Dependence Day

It is the best time of the year – the seasons of thanks and giving. For me it’s particularly meaningful when I consider how quickly one follows the other and the relationship between the two holidays that mark the end of the year.

If the 4th of July is Independence Day, Thanksgiving could just as easily be called Dependence Day. It is the time we set aside to formally recognize something we should acknowledge every day with every breath we breath.

All of life and everything in life is a gift.

The essence of life is a chain of love, which binds all things together.  Plants and animals trade atoms and air – oxygen for hydrogen, hydrogen for oxygen – in a mutual exchange of life.  The water that falls on the earth passes through and is collected in the rivers, lakes, and oceans until it rises to fall again.
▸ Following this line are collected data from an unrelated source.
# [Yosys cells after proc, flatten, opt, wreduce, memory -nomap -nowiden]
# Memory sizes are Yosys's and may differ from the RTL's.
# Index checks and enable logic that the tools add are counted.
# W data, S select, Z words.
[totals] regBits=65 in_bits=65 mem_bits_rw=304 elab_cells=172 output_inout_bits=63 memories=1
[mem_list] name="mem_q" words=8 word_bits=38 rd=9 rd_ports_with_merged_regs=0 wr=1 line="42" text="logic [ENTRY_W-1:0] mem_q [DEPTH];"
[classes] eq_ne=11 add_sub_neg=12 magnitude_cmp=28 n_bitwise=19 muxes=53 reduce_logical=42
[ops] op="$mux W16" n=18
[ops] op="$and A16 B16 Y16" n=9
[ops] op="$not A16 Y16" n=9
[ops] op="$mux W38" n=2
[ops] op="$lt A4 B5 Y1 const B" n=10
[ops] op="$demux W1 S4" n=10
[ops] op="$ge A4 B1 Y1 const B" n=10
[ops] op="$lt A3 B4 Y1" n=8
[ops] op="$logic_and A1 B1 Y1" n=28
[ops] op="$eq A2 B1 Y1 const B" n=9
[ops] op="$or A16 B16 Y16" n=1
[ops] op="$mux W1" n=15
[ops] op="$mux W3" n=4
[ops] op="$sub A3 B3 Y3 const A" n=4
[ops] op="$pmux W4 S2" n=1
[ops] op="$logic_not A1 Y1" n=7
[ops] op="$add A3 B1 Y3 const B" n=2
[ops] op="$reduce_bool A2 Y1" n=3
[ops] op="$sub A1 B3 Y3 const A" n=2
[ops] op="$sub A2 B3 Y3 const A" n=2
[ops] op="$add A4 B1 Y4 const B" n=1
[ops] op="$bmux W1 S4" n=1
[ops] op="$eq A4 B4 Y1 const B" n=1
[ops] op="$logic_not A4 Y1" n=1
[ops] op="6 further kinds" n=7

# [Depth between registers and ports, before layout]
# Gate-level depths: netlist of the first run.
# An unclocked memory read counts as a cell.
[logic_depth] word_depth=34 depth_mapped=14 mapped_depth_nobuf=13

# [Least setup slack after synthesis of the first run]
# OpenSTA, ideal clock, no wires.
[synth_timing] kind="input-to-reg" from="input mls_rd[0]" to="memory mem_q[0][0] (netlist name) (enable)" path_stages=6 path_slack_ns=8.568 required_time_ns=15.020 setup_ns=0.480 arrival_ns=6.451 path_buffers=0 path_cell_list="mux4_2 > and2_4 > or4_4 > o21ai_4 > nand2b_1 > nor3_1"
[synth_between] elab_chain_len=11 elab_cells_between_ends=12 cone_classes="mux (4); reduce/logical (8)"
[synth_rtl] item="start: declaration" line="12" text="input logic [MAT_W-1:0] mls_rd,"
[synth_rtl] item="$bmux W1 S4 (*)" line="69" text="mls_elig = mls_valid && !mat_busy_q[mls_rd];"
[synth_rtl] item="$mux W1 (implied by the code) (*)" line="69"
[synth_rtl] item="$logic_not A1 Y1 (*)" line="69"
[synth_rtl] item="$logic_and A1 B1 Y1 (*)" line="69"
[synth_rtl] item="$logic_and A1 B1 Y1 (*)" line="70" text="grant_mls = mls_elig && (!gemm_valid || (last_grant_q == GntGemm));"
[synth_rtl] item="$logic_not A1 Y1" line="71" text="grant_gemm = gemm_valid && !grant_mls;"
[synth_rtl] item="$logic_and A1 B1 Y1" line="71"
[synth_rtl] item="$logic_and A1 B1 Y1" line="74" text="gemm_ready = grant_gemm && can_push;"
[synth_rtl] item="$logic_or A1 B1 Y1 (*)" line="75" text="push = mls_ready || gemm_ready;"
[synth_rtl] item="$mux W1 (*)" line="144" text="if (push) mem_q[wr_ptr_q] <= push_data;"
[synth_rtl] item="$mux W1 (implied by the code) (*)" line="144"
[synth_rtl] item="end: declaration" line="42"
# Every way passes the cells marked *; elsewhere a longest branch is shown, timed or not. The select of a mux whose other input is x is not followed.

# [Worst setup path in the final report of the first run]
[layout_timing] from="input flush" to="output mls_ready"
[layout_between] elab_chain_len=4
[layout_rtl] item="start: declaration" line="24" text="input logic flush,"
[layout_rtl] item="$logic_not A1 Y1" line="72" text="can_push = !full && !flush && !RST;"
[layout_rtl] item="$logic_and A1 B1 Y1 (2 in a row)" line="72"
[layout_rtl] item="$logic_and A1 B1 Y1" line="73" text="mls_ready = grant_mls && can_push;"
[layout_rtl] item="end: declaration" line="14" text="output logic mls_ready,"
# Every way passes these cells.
==> config.mk <==
export PLATFORM = sky130hd
export DESIGN_NAME = adc_stream_capture
export DESIGN_NICKNAME = d
export VERILOG_FILES = /design/src/rtl/adc_stream_capture.sv
export SDC_FILE = /design/constraint.sdc
export NUM_CORES = 1
export LEC_CHECK = 0
export BUFFER_PORTS_ARGS = -buffer_cell sky130_fd_sc_hd__clkbuf_2
export CORE_UTILIZATION = 50
export CTS_CLUSTER_SIZE = 40
export DETAILED_ROUTE_END_ITERATION = 16
export PLACE_DENSITY = 0.67
export SLEW_MARGIN = 10
export SYNTH_ARGS = -nofsm -noshare
export SYNTH_HDL_FRONTEND = slang
export SYNTH_SLANG_ARGS = --single-unit
==> constraint.sdc <==
create_clock -name aclk -period 51.2 [get_ports aclk]
set_clock_uncertainty 0.05 [all_clocks]
set_input_delay 2.56 -clock aclk [delete_from_list [all_inputs] [get_ports aclk]]
set_output_delay 2.56 -clock aclk [all_outputs]
set_load 0.005 [all_outputs]
==> src/rtl/adc_stream_capture.sv <==
// adc_stream_capture
//   Reads one conversion from a serial ADC for each rising edge of trigger.
//   The word can arrive on 1, 2 or 4 SDI lanes. Each word can be block-averaged
//   over 2^a samples. The result goes out through an AXI-Stream FIFO.
//
// Ports
//   aclk, areset   single clock; asynchronous active-high reset
//   trigger        a rising edge starts one readout
//   lane_mode      00 one lane, 01 two lanes, 10 four lanes (11 -> one lane)
//   avg_log2       averaging exponent, clamped to AVG_LOG2_MAX
//   clear_sticky   pulse that clears status[2:1]
//   spi_clk, spi_csn, spi_sdi   serial interface to the ADC
//   m_axis_*       averaged output stream
//   status         [0] active, [1] overflow, [2] missed trigger, [15:8] FIFO level
module adc_stream_capture #(
   parameter int NUM_SDI      = 4,
   parameter int DATA_WIDTH   = 32,
   parameter int SCK_DIV      = 1,
   parameter int AVG_LOG2_MAX = 4,
   parameter int FIFO_DEPTH   = 16
) (
   input  logic                    aclk,
   input  logic                    areset,
   input  logic                    trigger,
   input  logic [1:0]              lane_mode,
   input  logic [3:0]              avg_log2,
   input  logic                    clear_sticky,
   output logic                    spi_clk,
   output logic                    spi_csn,
   input  logic [NUM_SDI-1:0]      spi_sdi,
   output logic [DATA_WIDTH-1:0]   m_axis_tdata,
   output logic                    m_axis_tvalid,
   input  logic                    m_axis_tready,
   output logic [31:0]             status
);

   localparam int CNT_W  = (SCK_DIV > 1) ? $clog2(SCK_DIV) : 1;
   localparam int BIT_W  = $clog2(DATA_WIDTH + 1);
   localparam int ACC_W  = DATA_WIDTH + AVG_LOG2_MAX;
   localparam int SCNT_W = AVG_LOG2_MAX + 1;
   localparam int AW     = $clog2(FIFO_DEPTH);
   localparam int LVL_W  = AW + 1;

   localparam logic [CNT_W-1:0] CNT_LAST = CNT_W'(SCK_DIV - 1);
   localparam logic [3:0]       A_MAX    = (AVG_LOG2_MAX > 15) ? 4'd15 : 4'(AVG_LOG2_MAX);
   localparam logic [BIT_W-1:0] LAST1    = BIT_W'(DATA_WIDTH - 1);
   localparam logic [BIT_W-1:0] LAST2    = BIT_W'(DATA_WIDTH / 2 - 1);
   localparam logic [BIT_W-1:0] LAST4    = BIT_W'(DATA_WIDTH / 4 - 1);

   typedef enum logic [1:0] {IDLE, SETUP, SHIFT, HOLD} state_t;

   state_t                  state;
   logic [CNT_W-1:0]        cnt;
   logic                    phase;      // 0: low half of sck period, 1: high half
   logic [BIT_W-1:0]        bit_cnt;
   logic [DATA_WIDTH-1:0]   sh;
   logic [1:0]              l_sel;      // latched lanes: 0 -> 1, 1 -> 2, 2 -> 4
   logic [3:0]              a_lat;      // latched, clamped averaging exponent
   logic [ACC_W-1:0]        acc;
   logic [SCNT_W-1:0]       scnt;
   logic                    wr_pend;
   logic [DATA_WIDTH-1:0]   wr_word;
   logic                    trig_q;
   logic                    missed;
   logic                    ovf;

   logic [3:0]              sdi_pad;
   logic [1:0]              lane_sel;
   logic [3:0]              a_new;
   logic [BIT_W-1:0]        last_bit;
   logic [DATA_WIDTH-1:0]   next_sh;
   logic [ACC_W-1:0]        acc_sum;
   logic                    blk_last;
   logic                    cnt_last;
   logic                    trig_rise;

   assign cnt_last  = (cnt == CNT_LAST);
   assign trig_rise = trigger & ~trig_q;
   assign a_new     = (avg_log2 > A_MAX) ? A_MAX : avg_log2;

   always_comb begin
      sdi_pad = '0;
      sdi_pad[NUM_SDI-1:0] = spi_sdi;
   end

   // Lane counts the hardware cannot support fall back to a single lane.
   always_comb begin
      lane_sel = 2'd0;
      if (lane_mode == 2'b01 && NUM_SDI >= 2)
         lane_sel = 2'd1;
      else if (lane_mode == 2'b10 && NUM_SDI >= 4)
         lane_sel = 2'd2;
   end

   // sdi[0] carries the MSB of each L-bit group; the word is shifted in MSB first.
   always_comb begin
      case (l_sel)
         2'd1: begin
            next_sh  = {sh[DATA_WIDTH-3:0], sdi_pad[0], sdi_pad[1]};
            last_bit = LAST2;
         end
         2'd2: begin
            next_sh  = {sh[DATA_WIDTH-5:0], sdi_pad[0], sdi_pad[1], sdi_pad[2], sdi_pad[3]};
            last_bit = LAST4;
         end
         default: begin
            next_sh  = {sh[DATA_WIDTH-2:0], sdi_pad[0]};
            last_bit = LAST1;
         end
      endcase
   end

   assign acc_sum  = acc + ACC_W'(next_sh);
   assign blk_last = (scnt == ((SCNT_W'(1) << a_lat) - SCNT_W'(1)));

   // Readout sequencer plus sample accumulation.
   always_ff @(posedge aclk or posedge areset) begin
      if (areset) begin
         state   <= IDLE;
         cnt     <= '0;
         phase   <= 1'b0;
         bit_cnt <= '0;
         spi_clk <= 1'b0;
         spi_csn <= 1'b1;
         sh      <= '0;
         l_sel   <= 2'd0;
         a_lat   <= 4'd0;
         acc     <= '0;
         scnt    <= '0;
         wr_pend <= 1'b0;
         wr_word <= '0;
         trig_q  <= 1'b1;   // a trigger held high through reset is not an edge
         missed  <= 1'b0;
      end else begin
         trig_q  <= trigger;
         wr_pend <= 1'b0;
         if (clear_sticky)
            missed <= 1'b0;
         if (trig_rise && state != IDLE)
            missed <= 1'b1;
         case (state)
            IDLE: begin
               if (trig_rise) begin
                  state   <= SETUP;
                  spi_csn <= 1'b0;
                  cnt     <= '0;
                  l_sel   <= lane_sel;
                  a_lat   <= a_new;
                  // A new block length invalidates any partial sum.
                  if (a_new != a_lat) begin
                     acc  <= '0;
                     scnt <= '0;
                  end
               end
            end
            SETUP: begin
               if (cnt_last) begin
                  state   <= SHIFT;
                  cnt     <= '0;
                  phase   <= 1'b0;
                  bit_cnt <= '0;
               end else begin
                  cnt <= cnt + CNT_W'(1);
               end
            end
            SHIFT: begin
               if (!cnt_last) begin
                  cnt <= cnt + CNT_W'(1);
               end else begin
                  cnt <= '0;
                  if (!phase) begin
                     phase   <= 1'b1;
                     spi_clk <= 1'b1;
                  end else begin
                     // Last aclk of the high phase: capture the lanes.
                     phase   <= 1'b0;
                     spi_clk <= 1'b0;
                     sh      <= next_sh;
                     bit_cnt <= bit_cnt + BIT_W'(1);
                     if (bit_cnt == last_bit) begin
                        state <= HOLD;
                        if (blk_last) begin
                           wr_pend <= 1'b1;
                           wr_word <= DATA_WIDTH'(acc_sum >> a_lat);
                           acc     <= '0;
                           scnt    <= '0;
                        end else begin
                           acc  <= acc_sum;
                           scnt <= scnt + SCNT_W'(1);
                        end
                     end
                  end
               end
            end
            HOLD: begin
               if (cnt_last) begin
                  state   <= IDLE;
                  spi_csn <= 1'b1;
                  cnt     <= '0;
               end else begin
                  cnt <= cnt + CNT_W'(1);
               end
            end
            default: state <= IDLE;
         endcase
      end
   end

   // Output FIFO. The head entry drives tdata directly, so it stays put until popped.
   logic [DATA_WIDTH-1:0] mem [FIFO_DEPTH];
   logic [AW-1:0]         wr_ptr;
   logic [AW-1:0]         rd_ptr;
   logic [LVL_W-1:0]      level;
   logic                  fifo_full;
   logic                  rd_en;
   logic                  wr_ok;
   logic [7:0]            lvl8;

   assign fifo_full     = (level == LVL_W'(FIFO_DEPTH));
   assign m_axis_tvalid = (level != '0);
   assign m_axis_tdata  = mem[rd_ptr];
   assign rd_en         = m_axis_tvalid & m_axis_tready;
   // A pop in the same cycle makes room for the write even when full.
   assign wr_ok         = wr_pend & (~fifo_full | rd_en);

   always_ff @(posedge aclk or posedge areset) begin
      if (areset) begin
         for (int i = 0; i < FIFO_DEPTH; i++)
            mem[i] <= '0;
         wr_ptr <= '0;
         rd_ptr <= '0;
         level  <= '0;
         ovf    <= 1'b0;
      end else begin
         if (wr_ok) begin
            mem[wr_ptr] <= wr_word;
            wr_ptr      <= wr_ptr + AW'(1);
         end
         if (rd_en)
            rd_ptr <= rd_ptr + AW'(1);
         case ({wr_ok, rd_en})
            2'b10:   level <= level + LVL_W'(1);
            2'b01:   level <= level - LVL_W'(1);
            default: level <= level;
         endcase
         if (wr_pend && !wr_ok)
            ovf <= 1'b1;
         else if (clear_sticky)
            ovf <= 1'b0;
      end
   end

   generate
      if (LVL_W > 8) begin : g_lvl_sat
         assign lvl8 = (|level[LVL_W-1:8]) ? 8'hFF : level[7:0];
      end else begin : g_lvl_direct
         assign lvl8 = 8'(level);
      end
   endgenerate

   assign status = {16'd0, lvl8, 5'd0, missed, ovf, (state != IDLE)};

endmodule
--- config.mk ---
export PLATFORM = sky130hd
export DESIGN_NAME = fetch_pc_unit
export DESIGN_NICKNAME = d
export VERILOG_FILES = /design/src/rtl/fetch_pc_unit.sv
export SDC_FILE = /design/constraint.sdc
export NUM_CORES = 1
export LEC_CHECK = 0
export BUFFER_PORTS_ARGS = -buffer_cell sky130_fd_sc_hd__clkbuf_2
export CAP_MARGIN = 20
export CORE_ASPECT_RATIO = 1.25
export CORE_MARGIN = 2
export CORE_UTILIZATION = 54
export CTS_CLUSTER_DIAMETER = 30
export DETAILED_ROUTE_END_ITERATION = 8
export PLACE_DENSITY = 0.81
export SLEW_MARGIN = 40
export SYNTH_ARGS = -nofsm -noshare
export SYNTH_HDL_FRONTEND = slang
export SYNTH_SLANG_ARGS = --single-unit
--- constraint.sdc ---
create_clock -name clk -period 2.75 [get_ports clk]
set_input_delay 0.55 -clock clk [delete_from_list [all_inputs] [get_ports clk]]
set_output_delay 0.55 -clock clk [all_outputs]
set_load 0.02 [all_outputs]
--- src/rtl/fetch_pc_unit.sv ---
// fetch_pc_unit: instruction register and program counter for the fetch stage.
//   Holds the fetched instruction word (ir) and exposes its 8-bit decode
//   opcode to the control FSM. On PCe the PC steps by +1, by a taken
//   conditional branch/jump, or by jump-and-link. A HALT opcode freezes
//   the PC until resume.
// Ports:
//   clk, reset_n          clock, asynchronous active-low reset
//   i_en, instr_in        load instr_in into ir at the next edge
//   PCe                   advance the PC at the next edge per current ir
//   take_branch           condition result for the current ir's cond field
//   rtarget_val           contents of register ir[3:0] (jump target)
//   resume                leave the HALTED state
//   pc, ir                registered program counter / instruction register
//   opcode                {ir[15:12], ir[7:4]}, combinational from ir
//   link_data, link_we    JAL return address and its one-cycle write strobe
//   halted                high while in the HALTED state
module fetch_pc_unit #(
    parameter int unsigned       ADDR_W    = 16,
    parameter int unsigned       DATA_W    = 16,
    parameter logic [ADDR_W-1:0] RESET_VEC = '0,
    parameter logic [7:0]        HALT_OP   = 8'hFF
) (
    input  logic              clk,
    input  logic              reset_n,
    input  logic              i_en,
    input  logic              PCe,
    input  logic [DATA_W-1:0] instr_in,
    input  logic              take_branch,
    input  logic [DATA_W-1:0] rtarget_val,
    input  logic              resume,
    output logic [ADDR_W-1:0] pc,
    output logic [DATA_W-1:0] ir,
    output logic [7:0]        opcode,
    output logic [DATA_W-1:0] link_data,
    output logic              link_we,
    output logic              halted
);

    localparam int unsigned DISP_W = 8;

    typedef enum logic {
        ST_RUN    = 1'b0,
        ST_HALTED = 1'b1
    } state_t;

    state_t              r_state;
    logic [ADDR_W-1:0]   r_pc;
    logic [DATA_W-1:0]   r_ir;
    logic [DATA_W-1:0]   r_link_data;
    logic                r_link_we;
    logic                r_halted;

    state_t              w_state_nxt;
    logic [ADDR_W-1:0]   w_pc_nxt;
    logic [DATA_W-1:0]   w_link_data_nxt;
    logic                w_link_we_nxt;

    logic [7:0]          w_opcode;
    logic [ADDR_W-1:0]   w_disp;
    logic [ADDR_W-1:0]   w_pc_inc;
    logic [ADDR_W-1:0]   w_pc_br;
    logic [ADDR_W-1:0]   w_rtarget;
    logic                w_is_halt;
    logic                w_is_bcond;
    logic                w_is_jcond;
    logic                w_is_jal;

    // Decode of the instruction currently held in ir
    assign w_opcode   = {r_ir[15:12], r_ir[7:4]};
    assign w_is_halt  = (w_opcode == HALT_OP);
    assign w_is_bcond = (r_ir[15:12] == 4'b1100);
    assign w_is_jcond = (r_ir[15:12] == 4'b0100) && (r_ir[7:4] == 4'b1100);
    assign w_is_jal   = (r_ir[15:12] == 4'b0100) && (r_ir[7:4] == 4'b1000);

    // PC candidates; all arithmetic wraps modulo 2^ADDR_W
    assign w_disp    = {{(ADDR_W-DISP_W){r_ir[DISP_W-1]}}, r_ir[DISP_W-1:0]};
    assign w_pc_inc  = r_pc + ADDR_W'(1);
    assign w_pc_br   = r_pc + w_disp;
    assign w_rtarget = rtarget_val[ADDR_W-1:0];

    // State register and datapath registers
    always_ff @(posedge clk or negedge reset_n) begin
        if (!reset_n) begin
            r_state     <= ST_RUN;
            r_pc        <= RESET_VEC;
            r_ir        <= '0;
            r_link_data <= '0;
            r_link_we   <= 1'b0;
            r_halted    <= 1'b0;
        end else begin
            r_state     <= w_state_nxt;
            r_pc        <= w_pc_nxt;
            r_link_data <= w_link_data_nxt;
            r_link_we   <= w_link_we_nxt;
            r_halted    <= (w_state_nxt == ST_HALTED);
            if (i_en) begin
                r_ir <= instr_in;
            end
        end
    end

    // Next-state and PC selection; HALT wins over any other decode class
    always_comb begin
        w_state_nxt     = r_state;
        w_pc_nxt        = r_pc;
        w_link_data_nxt = r_link_data;
        w_link_we_nxt   = 1'b0;
        case (r_state)
            ST_RUN: begin
                if (PCe) begin
                    if (w_is_halt) begin
                        w_state_nxt = ST_HALTED;
                    end else if (w_is_bcond) begin
                        w_pc_nxt = take_branch ? w_pc_br : w_pc_inc;
                    end else if (w_is_jcond) begin
                        w_pc_nxt = take_branch ? w_rtarget : w_pc_inc;
                    end else if (w_is_jal) begin
                        w_pc_nxt        = w_rtarget;
                        w_link_data_nxt = DATA_W'(w_pc_inc);
                        w_link_we_nxt   = 1'b1;
                    end else begin
                        w_pc_nxt = w_pc_inc;
                    end
                end
            end
            ST_HALTED: begin
                // PCe is ignored here; only resume moves the PC on
                if (resume) begin
                    w_state_nxt = ST_RUN;
                    w_pc_nxt    = w_pc_inc;
                end
            end
        endcase
    end

    assign pc        = r_pc;
    assign ir        = r_ir;
    assign opcode    = w_opcode;
    assign link_data = r_link_data;
    assign link_we   = r_link_we;
    assign halted    = r_halted;

endmodule

==> impl_metrics.csv, run 1 <==
group,metric,value,unit
timing,achievable_freq,390,MHz
detailed_routing,routed-via-count,4014,
grt,first_pass_grt_wire_length,19600,microns
outcome,outcome,"finished clean",
cts,clk_root_buffer_cell,"clkbuf_8",
hold_path,hold_path_class,"in2async",
pwr,clock_power_share,14.0,%
detailed_routing,route.detailed.vias_per_inst,6.40,
grt,grt_antenna_before_repair,0,
pwr,power.share.sequential,30.2,%
synth,synthMostInstantiatedCell,"dfrtp_1",
critical_path,critical-path-top-delay-family,"compound AO/OA/AOI/OAI gates",
synth,ys.flop_type,"dfrtp_1",
synth,area_of_the_mapped_netlist,3860,sq um
flow_run,timing.max_cap.violations,0,
layout,fillCellCount,612,
pwr,power.density_cell_area,726,nW/um^2
cts,clock_input_transition_at_the_sequential_cells_of_the_worst_setup_and_hold_paths,0.10,ns
timing,timing.setup.tns,0,ns
pwr,vdd_drop_max,373,uV
timing,rsz0062_at_grt,"no",
synth,yosys.cell_types.count,70,
critical_path,type_of_the_setup_path_with_the_least_slack,"reg2reg",
placement,port-buffer-count,95,
critical_path,path_buf_inv,0,
cts,ctsHtreeMaxLevel,2,
pwr,switchingPower,1.53,mW
cts,total_cts_buffers,5,
timing,hold_viol_final,0,
grt,grt_pass1_vias,3879,
critical_path,critical_path.startpoint_type,"flop",
timing,max_slew.worst_pin.slew,0.582,ns
critical_path,critical_path_arrival,2.82,ns
synth,postSynthRegisterBits,50,
cts,postCtsSetupBuffers,0,
grt,maximum_number_of_pins_on_one_net_before_global_route_repair,33,
pwr,switching_part_of_the_total,46.5,%
critical_path,critical_path_required,3.00,ns
floorplanning,design.portCount,96,
critical_path,worst-path-max-fanout,3,
critical_path,critical_path_capture_point_type,"flop",
timing,slew_headroom,60.9,%
synth,synth_sequential_area_ratio,32.4,%
timing,fin_skew,0.00964,ns
cts,worst_skew_pair.late_latency,0.32,ns
cts,cts_max_path_buffers,2,
grt,gr-usage-all-layers,32.2,%
synth,fraction_of_post_synthesis_cell_area_in_the_top_cell_type_by_area,32.4,%
floorplanning,die_h,98.6,microns
detailed_routing,detail_route.drc_violations,0,
cts,cts_tree,"done",
cts,postCtsHoldBufs,0,
timing,slew_viol_final,0,
synth,yosys_warnings,0,
synth,postSynthNetCount,496,
detailed_routing,route.detailed.wl_per_inst,19.6,microns
detailed_routing,ant_nets,0,
timing,setup_violations,0,
detailed_routing,first_pass_iters,5,
layout,drive_gt1_share,29.6,%
pwr,totalPowerFinal,3.30,mW
timing,period_needed,2.57,ns
timing,post_route_setup_slack,0.183,ns
placement,dp_hpwl,9540,microns
synth,syn-mean-instance-area,8.76,sq um
synth,top_area_cells_in_the_synthesized_netlist,"dfrtp_1, ha_1, mux2_2, o21ai_0, nand2_1",
synth,count_of_flip_flops_with_a_built_in_enable_after_synthesis,0,
placement,dp_worst_setup_slack,0.215,ns
critical_path,max_stage_delay,0.42,ns
floorplanning,die_area,7850,sq um
synth,ys_async_sr_fraction,100,%
cts,cts.repair.resized,0,
pwr,comb_power_share,55.7,%
critical_path,crit_path_cell_trace,"ha_1 > fa_1 > a21o_1 > a221o_1 > a21oi_1 > o21ai_0 > o31a_1 > nand3_1",
critical_path,master_of_the_slowest_instance_on_the_critical_path,"fa_1",
critical_path,crit_path_start,"pc[0]",
synth,synth_instances,441,
cts,clock_sink_count,50,
critical_path,r2r_start,"pc[0]",
synth,yosys-top-cells-count,"dfrtp_1, nand2_1, o21ai_0",
pwr,leakagePower,2.06,nW
layout,layout.nets,591,
layout,n_diodes,0,
detailed_routing,wl,12300,microns
floorplanning,core_region_area,6930,sq um
detailed_routing,drt_iter0_markers,448,
floorplanning,placement_rows,34,
synth,yosysTopAreaCell,"dfrtp_1",
layout,syn_to_final_growth,17.8,%
timing,finalCritPeriodShare,93.3,%
grt,globalRoute.totalOverflow,0,
floorplanning,overall_die_width,79.6,microns
placement,globalplace.congestion,1.08,
pwr,power_report.internal_total,1.77,mW
floorplanning,start_util,55.7,%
The earth too must give so that it can receive.

I know this better than most.  I often think there would be little left of me if I subtracted the contributions others have made to my life.

Our interdependence is what gives meaning and purpose to our lives.  Much has been said on this subject but no one has said it better than Henry Emerson Fosdick.

“The Sea of Galilee and the Dead Sea are made of the same water,” Fosdick said. “It flows down clear and cool from the heights of Hermon and the roots of the cedars of Lebanon.  The Sea of Galilee makes beauty of it for the Sea of Galilee has an outlet; it gets to give…but the Dead Sea with the same water makes only horror, for the Dead Sea has no outlet; it must keep its bounty.”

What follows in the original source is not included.